__EXERCISE DIRECTIONS__
Would you reproduce exactly the lines below from the one holding "the synchronized level." through the one holding "UART serial receiver.", inclusive, and no others?

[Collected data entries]
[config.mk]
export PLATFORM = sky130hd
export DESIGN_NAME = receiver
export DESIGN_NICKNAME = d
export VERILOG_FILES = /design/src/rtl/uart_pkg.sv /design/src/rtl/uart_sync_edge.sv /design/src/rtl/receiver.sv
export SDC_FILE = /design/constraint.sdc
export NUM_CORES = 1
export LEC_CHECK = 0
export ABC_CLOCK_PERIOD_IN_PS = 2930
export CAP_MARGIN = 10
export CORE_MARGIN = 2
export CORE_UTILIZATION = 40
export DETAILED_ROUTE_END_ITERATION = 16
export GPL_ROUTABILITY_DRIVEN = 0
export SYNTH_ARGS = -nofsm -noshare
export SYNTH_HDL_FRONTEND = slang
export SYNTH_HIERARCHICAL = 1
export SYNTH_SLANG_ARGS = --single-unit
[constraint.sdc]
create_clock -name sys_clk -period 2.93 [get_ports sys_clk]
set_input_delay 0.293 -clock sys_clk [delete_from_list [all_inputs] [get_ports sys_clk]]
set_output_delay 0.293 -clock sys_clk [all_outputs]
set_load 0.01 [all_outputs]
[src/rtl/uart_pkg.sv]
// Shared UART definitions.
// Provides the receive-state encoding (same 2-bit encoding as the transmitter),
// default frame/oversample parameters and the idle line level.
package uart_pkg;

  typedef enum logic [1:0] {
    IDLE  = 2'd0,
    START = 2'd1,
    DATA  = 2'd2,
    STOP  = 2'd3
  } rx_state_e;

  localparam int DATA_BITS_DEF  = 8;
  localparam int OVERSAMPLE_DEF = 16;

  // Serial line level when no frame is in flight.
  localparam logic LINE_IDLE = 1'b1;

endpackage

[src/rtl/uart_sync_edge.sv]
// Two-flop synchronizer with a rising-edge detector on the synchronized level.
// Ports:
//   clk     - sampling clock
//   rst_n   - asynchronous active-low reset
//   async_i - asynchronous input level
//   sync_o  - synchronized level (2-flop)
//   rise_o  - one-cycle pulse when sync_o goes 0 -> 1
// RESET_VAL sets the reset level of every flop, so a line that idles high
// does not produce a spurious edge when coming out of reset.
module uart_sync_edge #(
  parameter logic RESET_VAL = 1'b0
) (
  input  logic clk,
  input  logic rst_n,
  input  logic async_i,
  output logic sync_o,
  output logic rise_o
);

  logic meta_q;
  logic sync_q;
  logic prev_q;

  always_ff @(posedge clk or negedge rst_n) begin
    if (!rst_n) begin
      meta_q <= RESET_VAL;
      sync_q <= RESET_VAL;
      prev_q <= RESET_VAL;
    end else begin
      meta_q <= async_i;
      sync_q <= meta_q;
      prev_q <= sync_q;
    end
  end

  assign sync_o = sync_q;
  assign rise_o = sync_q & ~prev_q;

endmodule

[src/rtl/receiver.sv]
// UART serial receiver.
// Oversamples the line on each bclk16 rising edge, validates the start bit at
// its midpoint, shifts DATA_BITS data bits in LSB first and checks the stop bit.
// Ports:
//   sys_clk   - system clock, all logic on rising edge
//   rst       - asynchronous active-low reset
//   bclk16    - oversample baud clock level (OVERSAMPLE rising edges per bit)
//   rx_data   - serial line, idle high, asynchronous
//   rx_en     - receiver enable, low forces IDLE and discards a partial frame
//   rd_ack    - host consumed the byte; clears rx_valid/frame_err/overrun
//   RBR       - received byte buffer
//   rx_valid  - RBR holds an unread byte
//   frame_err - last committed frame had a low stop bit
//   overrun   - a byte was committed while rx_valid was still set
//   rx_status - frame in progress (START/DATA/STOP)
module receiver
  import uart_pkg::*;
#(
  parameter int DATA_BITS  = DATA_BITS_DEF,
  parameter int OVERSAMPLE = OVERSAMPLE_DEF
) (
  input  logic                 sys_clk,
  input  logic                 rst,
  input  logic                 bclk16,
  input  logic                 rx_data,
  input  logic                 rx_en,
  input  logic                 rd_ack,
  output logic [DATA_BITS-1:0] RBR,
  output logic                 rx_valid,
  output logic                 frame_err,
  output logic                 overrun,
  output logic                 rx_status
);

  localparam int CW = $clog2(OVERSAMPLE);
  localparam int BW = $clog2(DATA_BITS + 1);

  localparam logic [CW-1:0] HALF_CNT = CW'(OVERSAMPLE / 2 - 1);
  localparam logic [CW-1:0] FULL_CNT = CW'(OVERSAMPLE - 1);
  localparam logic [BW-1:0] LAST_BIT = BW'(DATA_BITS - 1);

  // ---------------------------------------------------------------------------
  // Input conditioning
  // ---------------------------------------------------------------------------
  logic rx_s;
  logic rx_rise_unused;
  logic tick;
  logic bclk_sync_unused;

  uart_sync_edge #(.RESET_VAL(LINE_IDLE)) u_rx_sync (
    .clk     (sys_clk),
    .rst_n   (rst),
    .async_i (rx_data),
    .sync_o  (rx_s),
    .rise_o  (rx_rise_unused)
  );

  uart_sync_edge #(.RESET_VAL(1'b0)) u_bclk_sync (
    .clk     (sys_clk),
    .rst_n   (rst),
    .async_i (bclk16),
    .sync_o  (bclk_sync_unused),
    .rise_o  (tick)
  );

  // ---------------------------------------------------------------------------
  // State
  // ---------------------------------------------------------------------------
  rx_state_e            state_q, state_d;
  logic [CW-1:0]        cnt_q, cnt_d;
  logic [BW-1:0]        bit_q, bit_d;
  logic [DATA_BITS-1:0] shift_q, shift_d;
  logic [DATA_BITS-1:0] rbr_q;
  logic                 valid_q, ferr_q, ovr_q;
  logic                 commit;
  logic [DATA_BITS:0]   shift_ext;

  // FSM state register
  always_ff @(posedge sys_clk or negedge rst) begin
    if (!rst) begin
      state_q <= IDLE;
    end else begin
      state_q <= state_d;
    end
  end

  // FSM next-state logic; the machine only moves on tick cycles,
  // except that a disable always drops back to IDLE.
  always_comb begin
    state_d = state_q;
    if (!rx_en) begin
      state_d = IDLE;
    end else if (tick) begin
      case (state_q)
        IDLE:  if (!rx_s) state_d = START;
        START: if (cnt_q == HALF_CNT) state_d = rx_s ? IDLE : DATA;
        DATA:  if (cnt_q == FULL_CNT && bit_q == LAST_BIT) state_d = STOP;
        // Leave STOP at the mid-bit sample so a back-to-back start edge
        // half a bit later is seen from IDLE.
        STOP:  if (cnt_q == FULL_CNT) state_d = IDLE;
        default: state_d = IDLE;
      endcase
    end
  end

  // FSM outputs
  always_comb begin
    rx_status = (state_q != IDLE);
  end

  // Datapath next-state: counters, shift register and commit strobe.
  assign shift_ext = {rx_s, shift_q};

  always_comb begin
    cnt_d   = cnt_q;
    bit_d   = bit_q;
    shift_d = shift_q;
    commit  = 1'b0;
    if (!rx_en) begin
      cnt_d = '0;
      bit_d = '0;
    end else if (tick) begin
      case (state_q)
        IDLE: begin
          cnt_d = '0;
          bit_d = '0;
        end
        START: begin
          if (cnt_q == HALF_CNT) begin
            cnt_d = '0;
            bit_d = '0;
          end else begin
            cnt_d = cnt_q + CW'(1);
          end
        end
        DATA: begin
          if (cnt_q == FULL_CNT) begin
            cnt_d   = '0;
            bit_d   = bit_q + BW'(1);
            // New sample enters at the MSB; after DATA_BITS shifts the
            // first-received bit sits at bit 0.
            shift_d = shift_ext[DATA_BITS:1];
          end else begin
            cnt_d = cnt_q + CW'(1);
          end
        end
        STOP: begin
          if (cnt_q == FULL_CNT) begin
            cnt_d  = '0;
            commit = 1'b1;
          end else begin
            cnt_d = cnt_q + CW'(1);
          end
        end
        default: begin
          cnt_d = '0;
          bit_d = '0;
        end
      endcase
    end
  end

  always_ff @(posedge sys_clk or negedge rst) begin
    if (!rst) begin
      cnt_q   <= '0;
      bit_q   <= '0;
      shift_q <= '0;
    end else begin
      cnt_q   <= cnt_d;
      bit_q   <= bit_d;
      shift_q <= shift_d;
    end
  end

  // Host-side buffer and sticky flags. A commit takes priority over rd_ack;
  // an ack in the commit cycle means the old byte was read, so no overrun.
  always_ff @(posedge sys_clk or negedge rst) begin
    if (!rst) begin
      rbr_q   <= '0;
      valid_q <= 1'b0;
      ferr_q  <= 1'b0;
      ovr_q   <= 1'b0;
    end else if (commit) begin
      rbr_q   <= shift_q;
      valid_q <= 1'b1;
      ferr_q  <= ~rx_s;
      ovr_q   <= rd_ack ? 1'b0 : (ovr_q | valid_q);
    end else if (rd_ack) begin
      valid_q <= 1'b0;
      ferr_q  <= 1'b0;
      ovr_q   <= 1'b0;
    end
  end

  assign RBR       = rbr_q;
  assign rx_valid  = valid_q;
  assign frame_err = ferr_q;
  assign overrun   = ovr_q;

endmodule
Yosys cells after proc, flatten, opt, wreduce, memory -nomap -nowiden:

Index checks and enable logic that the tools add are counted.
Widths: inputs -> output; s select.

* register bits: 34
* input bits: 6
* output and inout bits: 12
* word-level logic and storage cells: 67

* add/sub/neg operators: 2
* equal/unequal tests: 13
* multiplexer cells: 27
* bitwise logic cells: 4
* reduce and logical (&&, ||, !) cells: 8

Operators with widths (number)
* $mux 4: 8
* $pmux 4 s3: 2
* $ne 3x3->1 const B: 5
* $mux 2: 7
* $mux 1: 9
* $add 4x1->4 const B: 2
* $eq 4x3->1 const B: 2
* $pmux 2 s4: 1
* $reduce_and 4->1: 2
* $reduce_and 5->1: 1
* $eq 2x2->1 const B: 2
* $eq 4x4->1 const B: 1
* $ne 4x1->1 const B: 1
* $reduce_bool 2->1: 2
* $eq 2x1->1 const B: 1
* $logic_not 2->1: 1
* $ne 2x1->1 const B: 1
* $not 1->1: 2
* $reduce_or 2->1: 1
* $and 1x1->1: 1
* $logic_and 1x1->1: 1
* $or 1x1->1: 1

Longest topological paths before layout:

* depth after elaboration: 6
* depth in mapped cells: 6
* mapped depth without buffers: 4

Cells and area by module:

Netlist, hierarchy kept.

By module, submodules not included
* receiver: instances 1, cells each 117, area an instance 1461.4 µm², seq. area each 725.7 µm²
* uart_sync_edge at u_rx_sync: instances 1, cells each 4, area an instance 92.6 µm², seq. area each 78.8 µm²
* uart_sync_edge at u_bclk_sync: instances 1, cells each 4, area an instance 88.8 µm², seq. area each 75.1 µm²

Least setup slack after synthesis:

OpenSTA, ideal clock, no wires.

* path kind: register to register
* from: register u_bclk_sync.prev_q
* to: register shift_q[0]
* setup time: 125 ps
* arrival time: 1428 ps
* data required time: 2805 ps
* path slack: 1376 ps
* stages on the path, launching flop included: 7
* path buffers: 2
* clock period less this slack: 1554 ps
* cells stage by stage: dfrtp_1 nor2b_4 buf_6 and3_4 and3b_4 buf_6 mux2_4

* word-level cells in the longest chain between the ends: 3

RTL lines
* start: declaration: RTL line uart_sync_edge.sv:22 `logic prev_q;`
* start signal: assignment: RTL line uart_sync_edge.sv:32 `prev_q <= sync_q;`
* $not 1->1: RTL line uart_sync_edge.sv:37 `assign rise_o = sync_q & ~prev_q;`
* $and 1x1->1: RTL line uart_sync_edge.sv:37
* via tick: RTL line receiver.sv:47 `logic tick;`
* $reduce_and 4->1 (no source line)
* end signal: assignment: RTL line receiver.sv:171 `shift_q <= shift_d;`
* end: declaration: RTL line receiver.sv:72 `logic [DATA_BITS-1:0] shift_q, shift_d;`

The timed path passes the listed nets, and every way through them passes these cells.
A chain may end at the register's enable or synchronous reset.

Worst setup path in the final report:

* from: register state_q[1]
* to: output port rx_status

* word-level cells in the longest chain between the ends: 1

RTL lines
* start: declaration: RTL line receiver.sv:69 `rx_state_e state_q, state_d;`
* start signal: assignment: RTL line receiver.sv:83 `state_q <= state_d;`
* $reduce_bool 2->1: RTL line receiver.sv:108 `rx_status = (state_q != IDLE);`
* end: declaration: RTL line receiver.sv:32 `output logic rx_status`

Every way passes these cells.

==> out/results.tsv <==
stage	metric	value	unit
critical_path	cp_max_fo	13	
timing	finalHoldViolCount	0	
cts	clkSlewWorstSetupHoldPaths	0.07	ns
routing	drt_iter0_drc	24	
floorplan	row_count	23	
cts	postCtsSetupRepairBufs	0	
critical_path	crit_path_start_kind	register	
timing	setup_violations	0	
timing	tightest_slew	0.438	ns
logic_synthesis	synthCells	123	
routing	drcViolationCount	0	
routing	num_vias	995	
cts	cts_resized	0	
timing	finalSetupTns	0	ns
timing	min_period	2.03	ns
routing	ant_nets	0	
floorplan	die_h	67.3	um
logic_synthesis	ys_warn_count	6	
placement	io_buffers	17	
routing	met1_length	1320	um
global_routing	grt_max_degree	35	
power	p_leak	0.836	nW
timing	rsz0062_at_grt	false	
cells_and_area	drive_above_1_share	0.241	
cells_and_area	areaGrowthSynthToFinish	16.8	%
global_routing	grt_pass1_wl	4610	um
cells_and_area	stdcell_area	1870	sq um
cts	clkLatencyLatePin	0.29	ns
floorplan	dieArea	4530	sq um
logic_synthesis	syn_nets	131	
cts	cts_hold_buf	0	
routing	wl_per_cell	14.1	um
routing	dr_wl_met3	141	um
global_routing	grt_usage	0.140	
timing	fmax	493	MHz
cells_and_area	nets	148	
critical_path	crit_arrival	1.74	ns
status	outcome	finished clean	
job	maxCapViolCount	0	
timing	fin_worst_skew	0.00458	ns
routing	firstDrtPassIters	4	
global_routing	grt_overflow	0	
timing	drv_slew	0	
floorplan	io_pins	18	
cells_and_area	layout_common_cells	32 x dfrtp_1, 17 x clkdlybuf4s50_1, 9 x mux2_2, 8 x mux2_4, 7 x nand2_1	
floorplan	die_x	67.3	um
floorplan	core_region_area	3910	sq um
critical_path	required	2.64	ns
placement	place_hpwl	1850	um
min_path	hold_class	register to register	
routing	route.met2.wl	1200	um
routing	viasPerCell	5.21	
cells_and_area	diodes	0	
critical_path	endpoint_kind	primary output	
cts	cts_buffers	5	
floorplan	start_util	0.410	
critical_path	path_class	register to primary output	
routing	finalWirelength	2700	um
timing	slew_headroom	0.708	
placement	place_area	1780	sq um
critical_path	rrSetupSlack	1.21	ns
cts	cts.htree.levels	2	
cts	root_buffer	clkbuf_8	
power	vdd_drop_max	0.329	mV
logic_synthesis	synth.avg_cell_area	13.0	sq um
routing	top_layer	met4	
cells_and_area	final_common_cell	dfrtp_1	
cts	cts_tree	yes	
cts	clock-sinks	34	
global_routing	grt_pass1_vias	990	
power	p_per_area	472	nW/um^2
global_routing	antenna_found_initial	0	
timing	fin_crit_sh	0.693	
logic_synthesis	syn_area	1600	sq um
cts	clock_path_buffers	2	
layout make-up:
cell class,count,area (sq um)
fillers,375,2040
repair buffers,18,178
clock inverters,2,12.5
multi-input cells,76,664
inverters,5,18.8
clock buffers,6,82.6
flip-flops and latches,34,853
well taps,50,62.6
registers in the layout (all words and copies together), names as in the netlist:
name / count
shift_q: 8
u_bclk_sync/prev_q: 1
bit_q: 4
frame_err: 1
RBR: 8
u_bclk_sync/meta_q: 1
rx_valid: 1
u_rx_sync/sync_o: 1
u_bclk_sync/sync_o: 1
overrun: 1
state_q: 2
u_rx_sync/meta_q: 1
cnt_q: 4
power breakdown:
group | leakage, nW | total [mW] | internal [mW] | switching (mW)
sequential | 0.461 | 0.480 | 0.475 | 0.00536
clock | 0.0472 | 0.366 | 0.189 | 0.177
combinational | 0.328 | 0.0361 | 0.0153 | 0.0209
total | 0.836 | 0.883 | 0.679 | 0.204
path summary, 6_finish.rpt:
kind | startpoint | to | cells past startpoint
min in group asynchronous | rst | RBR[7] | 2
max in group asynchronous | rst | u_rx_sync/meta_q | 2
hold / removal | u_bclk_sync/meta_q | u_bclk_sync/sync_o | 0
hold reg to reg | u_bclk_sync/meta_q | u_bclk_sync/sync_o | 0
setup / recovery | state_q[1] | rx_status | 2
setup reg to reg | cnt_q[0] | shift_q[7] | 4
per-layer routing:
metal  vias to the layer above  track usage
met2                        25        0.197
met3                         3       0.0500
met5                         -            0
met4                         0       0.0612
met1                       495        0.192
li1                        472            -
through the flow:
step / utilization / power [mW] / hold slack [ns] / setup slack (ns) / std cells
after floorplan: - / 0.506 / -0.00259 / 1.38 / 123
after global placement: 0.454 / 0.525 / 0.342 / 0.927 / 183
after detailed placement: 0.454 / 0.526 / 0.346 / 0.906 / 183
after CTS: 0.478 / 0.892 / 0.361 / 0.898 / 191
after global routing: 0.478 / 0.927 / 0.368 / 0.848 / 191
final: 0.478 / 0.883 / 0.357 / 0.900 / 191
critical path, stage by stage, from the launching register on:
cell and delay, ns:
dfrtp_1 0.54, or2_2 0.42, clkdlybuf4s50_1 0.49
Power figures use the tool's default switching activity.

__YOUR RESPONSE__
// Two-flop synchronizer with a rising-edge detector on the synchronized level.
// Ports:
//   clk     - sampling clock
//   rst_n   - asynchronous active-low reset
//   async_i - asynchronous input level
//   sync_o  - synchronized level (2-flop)
//   rise_o  - one-cycle pulse when sync_o goes 0 -> 1
// RESET_VAL sets the reset level of every flop, so a line that idles high
// does not produce a spurious edge when coming out of reset.
module uart_sync_edge #(
  parameter logic RESET_VAL = 1'b0
) (
  input  logic clk,
  input  logic rst_n,
  input  logic async_i,
  output logic sync_o,
  output logic rise_o
);

  logic meta_q;
  logic sync_q;
  logic prev_q;

  always_ff @(posedge clk or negedge rst_n) begin
    if (!rst_n) begin
      meta_q <= RESET_VAL;
      sync_q <= RESET_VAL;
      prev_q <= RESET_VAL;
    end else begin
      meta_q <= async_i;
      sync_q <= meta_q;
      prev_q <= sync_q;
    end
  end

  assign sync_o = sync_q;
  assign rise_o = sync_q & ~prev_q;

endmodule

[src/rtl/receiver.sv]
// UART serial receiver.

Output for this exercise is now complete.